If you have been following us, you may know that we released Badger a few months ago. Badger is a simple, efficient, and persistent key-value store, written in a hipster language. Even though it is not at v1.0 yet, we have already received a great response from the community. As of writing, Badger has 2350 stars on Github, and there have been lots of discussions online since the release announcement.
Our launch post contained benchmarks evaluating Badger against RocksDB. RocksDB was the store we were using before we decided to replace it and write our own, so it made sense to benchmark against it. However, a lot of people have been curious about how Badger fares against stores like LMDB and BoltDB.
In the launch post, we had mentioned that recent improvements to SSDs might make B+-trees a viable option for high write throughput. Also, the reason B+ trees are considered good for reads is that they have low read amplification. Badger's design also provides for a significantly lower read amplification compared to other LSM tree based key-value stores. So, we decided it was worth benchmarking Badger against these stores.
It will be helpful if you have read our earlier post from when we launched Badger, but it is not required.
Based on our benchmarks, Badger is at least 1.7✕-22.3✕ faster than LMDB and BoltDB when doing random writes. Sorted range iteration is a bit slower when value size is small, but as value sizes increase, Badger is 4✕-111✕ times faster. On the flip side, Badger is currently up to 1.9✕ slower when doing random reads.
Thus, Badger's unique design significantly outperforms these stores on write throughput and iteration latency, while being only slightly slower when it comes to random reads.
BoltDB started out as a port of LMDB to Go but has somewhat diverged since then. While LMDB heavily focuses on raw performance, Bolt has focused on simplicity and ease of use. However, they both share the same design, so describing LMDB should be sufficient.
LMDB provides a key-value stored using B+ trees. It has ACID semantics and support for transactions. It does not do any background work and has a crash resilient design that uses MVCC instead of locking. This means readers operate on an isolated snapshot of the database and don’t block. The codebase is quite small and portable, so LMDB runs across multiple platforms including Android, BSD, and Solaris. This talk by Howard Chu at Databaseology 2015 goes into much more details about LMDB’s design.
It is generally understood that B+ tree based stores are ideal for workloads which are read intensive.
LSM tree based stores provide high write performance by sequentially writing key-value pairs in memory in the foreground, and then arranging them in multi-tiered levels on disk in the background. This approach is not without tradeoffs though. Values are written multiple times when arranging them in the tree (known as write amplification) and a single read might need to read multiple levels in the LSM tree before finding a value (known as read amplification).

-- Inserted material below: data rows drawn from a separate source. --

## config.mk

```make
export PLATFORM = sky130hd
export DESIGN_NAME = vdu_ctrl
export DESIGN_NICKNAME = d
export VERILOG_FILES = /design/src/sv/vdu_pkg.sv /design/src/sv/vdu_ctrl.sv
export SDC_FILE = /design/constraint.sdc
export NUM_CORES = 1
export LEC_CHECK = 0
export ABC_AREA = 1
export BUFFER_PORTS_ARGS = -buffer_cell sky130_fd_sc_hd__clkbuf_2
export CORE_AREA = 5 5 42 44
export DETAILED_ROUTE_END_ITERATION = 7
export DIE_AREA = 0 0 47 49
export PLACE_DENSITY = 0.55
export RECOVER_POWER = 100
export SYNTH_ARGS = -nofsm -noshare
export SYNTH_HDL_FRONTEND = slang
export SYNTH_SLANG_ARGS = --single-unit
```

## constraint.sdc

```tcl
create_clock -name clk -period 2.99 [get_ports clk]
set_input_delay 0 -clock clk [delete_from_list [all_inputs] [get_ports clk]]
set_output_delay 0 -clock clk [all_outputs]
set_load 0.005 [all_outputs]
```

## src/sv/vdu_pkg.sv

```systemverilog
`timescale 1ns / 1ps
// Shared types and constants for the vector distance unit.
// No dependencies; imported by the top level, controller, datapath and testbench.
package vdu_pkg;

    // Metric selection codes
    localparam logic [2:0] MODE_SQ_EUCLID = 3'd0;
    localparam logic [2:0] MODE_CHEBYSHEV = 3'd1;
    localparam logic [2:0] MODE_COSINE    = 3'd2;
    localparam logic [2:0] MODE_MANHATTAN = 3'd3;

    // Result error codes
    localparam logic [1:0] ERR_NONE        = 2'd0;
    localparam logic [1:0] ERR_UNSUPPORTED = 2'd1;
    localparam logic [1:0] ERR_ZERO_LENGTH = 2'd2;

    // Fixed point 1.0 in Q2.30
    localparam logic [31:0] ONE_Q30 = 32'h4000_0000;

    // Number of quotient bits produced after the integer part
    localparam int DIV_STEPS = 44;

    typedef enum logic [2:0] {
        S_IDLE,
        S_ACC_LAST,
        S_EVAL,
        S_SQRT,
        S_MUL,
        S_DIV,
        S_DONE
    } vdu_state_t;

    // Controller to datapath
    typedef struct packed {
        logic load;
        logic clear;
        logic sqrt_start;
        logic mul_en;
        logic div_start;
        logic result_load;
    } vdu_cmd_t;

    // Datapath to controller
    typedef struct packed {
        logic cos_run;
        logic sqrt_done;
        logic div_done;
        logic out_free;
    } vdu_stat_t;

endpackage

```

## src/sv/vdu_ctrl.sv

```systemverilog
`timescale 1ns / 1ps
// Controller state machine of the vector distance unit.
// Depends on vdu_pkg for the state, command and status types.
module vdu_ctrl
    import vdu_pkg::*;
(
    input  logic      clk,
    input  logic      rst_n,
    input  logic      in_valid,
    input  logic      last_element,
    output logic      in_ready,
    input  vdu_stat_t stat,
    output vdu_cmd_t  cmd
);

    vdu_state_t state_reg, state_next;
    logic       accept;

    assign accept = in_valid && (state_reg == S_IDLE);

    // Next state
    always_comb
    begin
        state_next = state_reg;
        unique case (state_reg)
            S_IDLE:
                if (accept && last_element)
                    state_next = S_ACC_LAST;
            S_ACC_LAST:
                state_next = S_EVAL;
            S_EVAL:
                state_next = stat.cos_run ? S_SQRT : S_DONE;
            S_SQRT:
                if (stat.sqrt_done)
                    state_next = S_MUL;
            S_MUL:
                state_next = S_DIV;
            S_DIV:
                if (stat.div_done)
                    state_next = S_DONE;
            S_DONE:
                if (stat.out_free)
                    state_next = S_IDLE;
            default:
                state_next = S_IDLE;
        endcase
    end

    // Outputs
    always_comb
    begin
        cmd      = '0;
        in_ready = 1'b0;
        unique case (state_reg)
            S_IDLE:
            begin
                in_ready = 1'b1;
                cmd.load = accept;
            end
            S_EVAL:
                cmd.sqrt_start = stat.cos_run;
            S_SQRT:
                cmd.mul_en = stat.sqrt_done;
            S_MUL:
                cmd.div_start = 1'b1;
            S_DONE:
            begin
                cmd.result_load = stat.out_free;
                cmd.clear       = stat.out_free;
            end
            default:
            begin
                cmd = '0;
            end
        endcase
    end

    always_ff @(posedge clk or negedge rst_n)
    begin
        if (!rst_n)
            state_reg <= S_IDLE;
        else
            state_reg <= state_next;
    end

endmodule

```

==> results by group <==
Placement
  – # port buffers: 14
  – Placed cell area: 404 sq um
  – Dpl ws: 1800 ps
  – Post-Place Cells: 80
  – DP HPWL: 681 um
  – GPL Wtd Cong: 0.750

Die
  – Initial Util: 0.237
  – Die area: 2300 sq um
  – IO Pins: 15
  – Die Height: 49 um
  – Die X: 47 um
  – # rows: 14
  – Core area: 1400 sq um

Cells and area
  – Fin area: 427 sq um
  – Layout cells sized above 1: 0.304
  – Max reg flops: 3
  – Nets: 78
  – Area grow syn2layout: 28.2%
  – Diodes inserted: 0
  – Filler-free cell count of the finished design: 85

Worst setup path
  – Critical Path Source Type: flip-flop
  – Critical path type: flip-flop to flip-flop
  – Crit path DAT: 1420 ps
  – WP data required: 3110 ps
  – CP Capture Type: flip-flop
  – Worst-path fanout max: 6

STA
  – Setup TNS: 0 ps
  – Fin crit share: 0.436
  – Hold Slack: 98.9 ps
  – Endpoints failing setup: 0
  – Actual slew at the worst max-slew pin: 307 ps
  – Min cycle time layout: 1300 ps
  – Max frequency: 0.768 GHz
  – Layout Skew: 1.25 ps
  – Endpoints failing hold: 0
  – Final max-slew violation count: 0
  – Slew headroom: 0.796
  – Fin worst setup slack: 1690 ps
  – RSZ-0062 raised after global routing: no

Power and ir drop
  – Pwr/cell area: 937 nW/um^2
  – Switching Share: 0.493
  – Comb pwr share: 0.574
  – Leak pwr: 0.240 nW
  – P_int: 0.203 mW
  – NetSw: 0.197 mW
  – Part of the power in registers: 0.246
  – Clock Power Share: 0.179
  – Maximum vdd ir drop: 0.307 mV

Synth
  – Synth Net Count: 60
  – Sequential share of the synthesized area: 0.226
  – Cell area after synthesis: 333 sq um
  – Syn Area/Cell: 6.40 sq um
  – Ys Warns: 0
  – Cell count after synthesis: 52
  – Distinct cells, synth: 18
  – FF+latch count, synth: 3

Run
  – Number of max-cap violations: 0

Route
  – Post-DRT Antenna Nets: 0
  – Iter 0 DRT Violations: 2
  – DRC Markers: 0
  – Post-Route WL: 815 um
  – Vias post-DR: 363
  – Detailed Routing Iterations Pass 1: 3
  – WL/cell: 9.59 um
  – Vias per cell: 4.27

Clock tree
  – Clock sinks: 3
  – CTS tree: built
  – Largest buffer count on any clock path: 2
  – Clk Latency, worst-skew pair: 240 ps
  – CTS root buffer: clkbuf_4
  – TritonCTS buffer count: 3
  – Clock transition at path regs: 40 ps
  – CTS H-tree lvls: 1

Run status
  – Status: finished, final reports clean

Global route
  – Total grt overflow: 0
  – Total GRT Usage: 0.0782
  – Largest net degree at the start of global routing: 10
  – First-pass GRT wire length: 1.25 mm
  – Initial antenna violation count: 0
  – Number of global-route vias before repair: 331

Worst hold path
  – Hold WC Path Type: input pin to async pin
## critical path, stage by stage (launching register included)
cell and delay, ps:
dfrtp_1 430, inv_1 190, nand3_1 120, nor2_1 250, nor2_4 60, nand3_1 70, nand2_1 50
## power groups by stage
| stage | Combinational (mW) | Sequential [mW] | Clock, mW |
|---|---|---|---|
| after floorplan | 0.213 | 0.0820 | 0 |
| after global placement | 0.243 | 0.102 | 0 |
| after detailed placement | 0.244 | 0.103 | 0 |
| after CTS | 0.246 | 0.103 | 0.0729 |
| after global routing | 0.259 | 0.104 | 0.0794 |
| final | 0.230 | 0.0985 | 0.0717 |
## final timing paths
check	start	endpoint	slack [ps]	cells after the start
max	state_reg[0]	state_reg[0]	1690	6
min	rst_n	state_reg[1]	100	2
max reg2reg	state_reg[0]	state_reg[0]	1690	6
min reg2reg	state_reg[0]	state_reg[1]	670	3
max in group asynchronous	rst_n	state_reg[2]	2740	2
min in group clk	stat[2]	state_reg[1]	120	4
## synth_stat cells
cell type,count,area [sq um]
a21oi_1,2,10.0
and3_1,1,6.26
buf_4,1,7.51
buf_6,1,11.3
dfrtp_1,3,75.1
inv_1,5,18.8
inv_2,3,11.3
nand2_1,10,37.5
nand2_2,1,6.26
nand2_4,1,11.3
nand3_1,4,20.0
nand3_2,1,10.0
nor2_1,10,37.5
nor2_2,3,18.8
nor2_4,2,22.5
o21ai_0,1,5.00
o21ai_2,1,8.76
o21bai_1,2,15.0
## cell usage in the layout (no fill, tap or decap), types with 2 or more instances in the layout
| cell | n |
|---|---|
| nor2_4 | 2 |
| a21oi_1 | 2 |
| nand3_1 | 5 |
| nand2_1 | 10 |
| dfrtp_1 | 3 |
| clkbuf_2 | 11 |
| clkbuf_1 | 4 |
| inv_1 | 7 |
| clkbuf_4 | 3 |
| o21bai_1 | 2 |
| nor2_1 | 12 |
## per-stage QoR
stage / total power [mW] / utilization
floorplan: 0.295 / -
global placement: 0.345 / 0.288
detailed placement: 0.347 / 0.288
CTS: 0.421 / 0.314
global route: 0.443 / 0.304
finish: 0.400 / 0.304
## layer usage
metal | up-vias | routed length (um) | track usage
met5 | - | 0 | 0
met2 | 11 | 374 | 0.113
met4 | 0 | 19 | 0.0691
met3 | 3 | 64 | 0.0332
li1 | 193 | - | -
met1 | 156 | 357 | 0.0815
## kinds of logic (layout without fill, tap and decap cells)
family / Yosys count / count (layout) / synth area share
flip-flops: 3 / 3 / 0.226
AND/OR/NAND/NOR: 33 / 33 / 0.511
buffers and inverters: 10 / 27 / 0.147
AO/OA/AOI/OAI: 6 / 6 / 0.117
## cell type report
type                            instances  area, sq um
Multi-Input combinational cell         39          199
Tap cell                               16         20.0
Inverter                                8         30.0
Fill cell                             164          975
Clock buffer                            4         26.3
Sequential cell                         3         75.1
Timing Repair Buffer                   15         76.3
## timing repair
action,in CTS,in global routing
setup endpoints to repair,0,0
endpoints found under the hold margin,3,0
setup buffers,0,0
hold buffers,1,0
resized for setup,0,0
No activity file was read; power rests on OpenSTA's default activity.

Badger’s design is based on a paper titled ‘WiscKey: Separating Keys from Values in SSD-conscious Storage’ (referred to as the WISCKEY paper from now on). Here is an excerpt from the paper touching on the key design aspects:
“To realize an SSD-optimized key-value store, WiscKey includes four critical ideas. First, WiscKey separates keys from values, keeping only keys in the LSM-tree and the values in a separate log file. Second, to deal with unsorted values (which necessitate random access during range queries), WiscKey uses the parallel random-read characteristic of SSD devices. Third, WiscKey utilizes unique crash-consistency and garbage collection techniques to efficiently manage the value log. Finally, WiscKey optimizes performance by removing the LSM-tree log without sacrificing consistency, thus reducing system-call overhead from small writes.”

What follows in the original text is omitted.